Material for the task
`run.sh`:
```
#!/bin/bash
# OpenROAD 26Q1-2900-gdf79404cd8, Yosys 0.63+post, stock flow scripts
make -C /OpenROAD-flow-scripts/flow DESIGN_CONFIG=/design/flow/config.mk WORK_HOME=/design/flow/orfs finish
```
`config.mk`:
```
export PLATFORM = sky130hd
export DESIGN_NAME = demultiplexer
export DESIGN_NICKNAME = demultiplexer
export VERILOG_FILES = /design/flow/design.v
export SDC_FILE = /design/flow/constraint.sdc
export NUM_CORES = 4
export LEC_CHECK = 1
export CORE_AREA = 10 10 106 106
export DIE_AREA = 0 0 116 116
```
`constraint.sdc`:
```
current_design demultiplexer

set clk_period 4.2
set clk_io_pct 0.2

create_clock -name clk0 -period $clk_period

set non_clock_inputs [all_inputs -no_clocks]
set_input_delay [expr $clk_period * $clk_io_pct] -clock clk0 $non_clock_inputs
set_output_delay [expr $clk_period * $clk_io_pct] -clock clk0 [all_outputs]
```
`design.v`:
```
module demultiplexer #(
    parameter int OUT_LEN = 128
) (
    input logic data_i,
    input logic [$clog2(OUT_LEN)-1:0] select_i,
    output logic [OUT_LEN-1:0] wire_o
);
  assign wire_o = data_i << select_i;
endmodule
```
==> flow_metrics.py <==
# Generated from Yosys and OpenROAD reports
metrics = {
    "outcome": {
        "status": "finished clean",
    },
    "logic_synthesis": {
        "ys_sh_adder": 0,
        "synthDistinctLibCells": 18,
        "ys_sh_xor": 0,
        "top_area_frac": 0.343,
        "synthAoiAreaFrac": 0,
        "yosys_warnings": 0,
        "avgSynthCellArea_um2": 5.36,
        "ys_seq_frac": 0,
        "synthesis.area_um2": 1050,
        "ys_top_cells_by_area": "nor2_1, nand4bb_1, nor3_2, nor3_1, clkbuf_1",
        "ys_sh_mux": 0,
        "simple_gate_share": 0.846,
        "syn_inst": 196,
        "ys_cells": 196,
        "top_logic_kind": "simple AND/OR/NAND/NOR gates",
        "yosys_area_um2": 1050,
        "yosys.area.top_type": "nor2_1",
    },
    "sta": {
        "tns_ns": 0,
        "setup_viol": 0,
        "max_freq_ghz": 0.259,
        "setup_slack_ns": 0.333,
        "relSlewSlack": 0.681,
        "finalMaxSlewViolations": 0,
        "tightest_slew_ns": 0.476,
        "finalCritPeriodShare": 0.921,
        "grt_setup_unrepaired": "false",
        "hold_viol": 0,
        "fin_crit_ns": 3.87,
        "whs_ns": 2.85,
    },
    "setup_path": {
        "cp_max_fo": 16,
        "critPathMaxStageDelay_ns": 0.59,
        "crit_type": "in2out",
        "crit_chain": "clkdlybuf4s50_1, or4b_1, buf_4, nor4_1, clkdlybuf4s50_1",
        "cpMostUsedCell": "clkdlybuf4s50_1",
        "cp_slowest_cell": "or4b_1",
        "cp_data_required_time_ns": 3.36,
        "endpoint_kind": "primary output",
        "crit_arrival_ns": 3.03,
        "cp-start-kind": "input port",
        "cp-startpoint": "select_i[5]",
    },
    "grt": {
        "met3_usage": 0.0424,
        "busiest_layer": "met2",
        "grt_start_max_net_pins": 23,
        "track_usage": 0.0981,
        "grt_first_pass_wirelength_um": 10400,
        "met2_usage": 0.167,
        "grtUsageMet1": 0.118,
        "grt_pass1_vias": 1774,
        "antenna_found_initial": 0,
        "gr-total-overflow": 0,
    },
    "finish": {
        "ff_count": 0,
        "clockBufferCount": 0,
        "n_fill_cell": 981,
        "final_cells": 418,
        "fin_util": 0.278,
        "logic_area_um2": 888,
        "drive_gt1_frac": 0.0774,
        "syn_to_final_growth_pct": 134,
        "design_area_um2": 2460,
        "seq_area_um2": 0,
    },
    "route": {
        "routedWlPerCell_um": 17.0,
        "wl_um": 7100,
        "first_pass_iters": 4,
        "drt_iter0_markers": 115,
        "antenna_left": 0,
        "drcViolationCount": 0,
        "vias": 1724,
        "diodes": 0,
        "avgViaCountPerCell": 4.12,
    },
    "cts": {
        "cts.repair.resized": 0,
        "post_cts_buffers": 0,
        "cts_hold_buffers": 0,
    },
    "placed_design": {
        "dpl.cell_count": 418,
        "place_congestion": 0.754,
        "dp_hpwl_um": 5860,
        "dp_slack_ns": 0.325,
        "io_buffers": 136,
        "postPlaceCellArea_um2": 2460,
    },
    "die": {
        "die_h_um": 116,
        "fp.dieW_um": 116,
        "core-area_um2": 8850,
        "io_pins": 136,
        "fp_util": 0.119,
        "rows": 34,
        "chip_area_um2": 13500,
    },
    "pwr": {
        "leakage_nw": 0.650,
        "ir_drop_mv": 0.0130,
        "p_total_uw": 75.4,
        "power_density_nw_per_um2": 30.7,
    },
    "run": {
        "log.warning_count": 32,
        "maxCapViolCount": 0,
    },
    "hold_path": {
        "min-delay-start": "select_i[1]",
        "min_path_type": "in2out",
    },
}
area by class of cell:
type / count / area share
repair buffers: 146 / 0.584
well taps: 108 / 0.0549
multi-input cells: 164 / 0.361
cell usage in the layout, fill, tap and decap left out, drive strengths merged:
cell type / netlist / routed
nand4: 2 / 2
nand2b: 5 / 5
nand2: 3 / 3
nor2: 96 / 96
or4b: 7 / 7
buf: 11 / 10
or4: 1 / 1
nor3: 28 / 28
nand4bb: 9 / 9
nand4b: 7 / 7
nor4: 4 / 4
or4bb: 1 / 1
clkdlybuf4s50: 0 / 136
or2: 1 / 1
worst max-delay path: cells and delay by family:
family	cells	cell delay (ns)
AND/OR/NAND/NOR	2	0.88
buffers and inverters	3	1.31
final timing paths:
path | end | depth (start not counted)
setup / recovery | wire_o[64] | 5
hold / removal | wire_o[16] | 4
per-layer routing:
layer | routed length [um] | vias to the layer above
met5 | 0 | -
met4 | 21 | 0
met3 | 824 | 2
met2 | 3250 | 76
met1 | 3000 | 761
li1 | - | 885
synthesized netlist by cell type, drive strengths merged:
cell,n
or4bb,1
nand2b,5
or2,1
buf,11
nor3,28
or4,1
clkbuf,21
nand4b,7
nor4,4
nand4bb,9
or4b,7
nand2,3
nor2,96
nand4,2
cell families (layout without fill, tap and decap cells):
group | after synthesis | in the layout
buf+inv | 32 | 146
simple gates | 164 | 164
power breakdown:
group          internal (mW)  switching [mW]  leakage (nW)  total (mW)
Combinational         0.0288          0.0466         0.650      0.0754
Sequential                 0               0             0           0
Clock                      0               0             0           0
Total                 0.0288          0.0466         0.650      0.0754
Power is estimated from default activity; no workload was simulated.
<file path="config.mk">
export PLATFORM = sky130hd
export DESIGN_NAME = RP2A03_ALU
export DESIGN_NICKNAME = RP2A03_ALU
export VERILOG_FILES = /design/flow/design.v
export SDC_FILE = /design/flow/constraint.sdc
export NUM_CORES = 4
export LEC_CHECK = 1
export CORE_AREA = 10 10 81 81
export DIE_AREA = 0 0 91 91
</file>
<file path="constraint.sdc">
current_design RP2A03_ALU

set clk_period 7.6
set clk_io_pct 0.2

create_clock -name clk0 -period $clk_period

set non_clock_inputs [all_inputs -no_clocks]
set_input_delay [expr $clk_period * $clk_io_pct] -clock clk0 $non_clock_inputs
set_output_delay [expr $clk_period * $clk_io_pct] -clock clk0 [all_outputs]
</file>
<file path="design.v">
module RP2A03_ALU 
    (
        input logic [7:0] A,                     
        input logic [7:0] B,                     
        input logic CARRY_IN,                    
        input logic SUMS, ANDS, EORS, ORS, SRS,  
        output logic [7:0] OUT,                  
        output logic CARRY, OVERFLOW             
    );
    always_comb begin
        CARRY = 1'b0;
        OVERFLOW = 1'b0;
        OUT = 8'h00;
        if(SUMS == 1'b1) begin
            {CARRY,OUT} = A + B + CARRY_IN;
            OVERFLOW = ((A[7] && B[7] && !OUT[7]) || (!A[7] && !B[7] && OUT[7]));
        end
        else if(ANDS == 1'b1) begin
            OUT = A & B;
        end
        else if(EORS == 1'b1) begin
            OUT = A ^ B;
        end
        else if(ORS == 1'b1) begin
            OUT = A | B;
        end
        else if(SRS == 1'b1) begin
            {OUT,CARRY} = {A,0} >> 1;
        end
    end
endmodule
</file>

Task description
Reproduce each line of the material that mentions "constraint".

Your response
export SDC_FILE = /design/flow/constraint.sdc
`constraint.sdc`:
export SDC_FILE = /design/flow/constraint.sdc
<file path="constraint.sdc">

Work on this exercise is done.